The Royal Canadian Geographical Society is among Canada’s largest bilingual education organizations in the not-for-profit sector. Founded in 1929, the Society works to make Canada better known to Canadians and to the world. The Society is a content creator and curator — communicating with Canadians through print, digital and social media, including its flagship magazine Canadian Geographic and its educational arm, Canadian Geographic Education. As it approaches its 100th anniversary (2029-30), the RCGS has pledged to deepen the engagement of Canadians in pursuit of a healthier planet as one of its key initiatives over the next 10 years (2020-30).
Established in 2001, Swim Drink Fish is a registered Canadian charity working to connect people with water, including through the use of citizen science and communications technology. Everyone has a right to swimmable, drinkable, fishable water. One of Swim Drink Fish’s mandates is to teach people to monitor the health of their local water bodies and advocate for the protection and restoration of the places where they live. The charity’s web-based apps and programs reach over 171 communities in 11 countries and encourage people to get to the water’s edge, connecting them with their water bodies and their communities.

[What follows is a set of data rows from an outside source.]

`config.mk`:
```
export PLATFORM = sky130hd
export DESIGN_NAME = three_band_equalizer
export DESIGN_NICKNAME = d
export VERILOG_FILES = /design/src/eq3_pkg.sv /design/src/eq3_cfg.sv /design/src/eq3_ctrl.sv /design/src/eq3_dp.sv /design/src/three_band_equalizer.sv
export VERILOG_INCLUDE_DIRS = /design/src /design/src/src
export SDC_FILE = /design/constraint.sdc
export NUM_CORES = 2
export LEC_CHECK = 0
export BUFFER_PORTS_ARGS = -buffer_cell sky130_fd_sc_hd__buf_4
export CAP_MARGIN = 20
export CORE_UTILIZATION = 30
export CTS_CLUSTER_DIAMETER = 60
export CTS_CLUSTER_SIZE = 12
export DETAILED_ROUTE_END_ITERATION = 8
export PLACE_DENSITY = 0.44
export SYNTH_ARGS = -nofsm -noshare
export SYNTH_HDL_FRONTEND = slang
export SYNTH_SLANG_ARGS = --single-unit
```
`constraint.sdc`:
```
create_clock -name aclk -period 10.85 [get_ports aclk]
set_input_delay 2.17 -clock aclk [delete_from_list [all_inputs] [get_ports aclk]]
set_output_delay 2.17 -clock aclk [all_outputs]
set_load 0.02 [all_outputs]
```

Canadian Geographic and Swim Drink Fish worked closely with Indigenous leaders, knowledge keepers and language speakers from the watershed to name Biinaagami and start a movement. Biinaagami will take shape and grow with every collaborator, partner, organization and individual who gets involved. A large, diverse network is needed to protect the Great Lakes-St. Lawrence watershed — and we are only just beginning.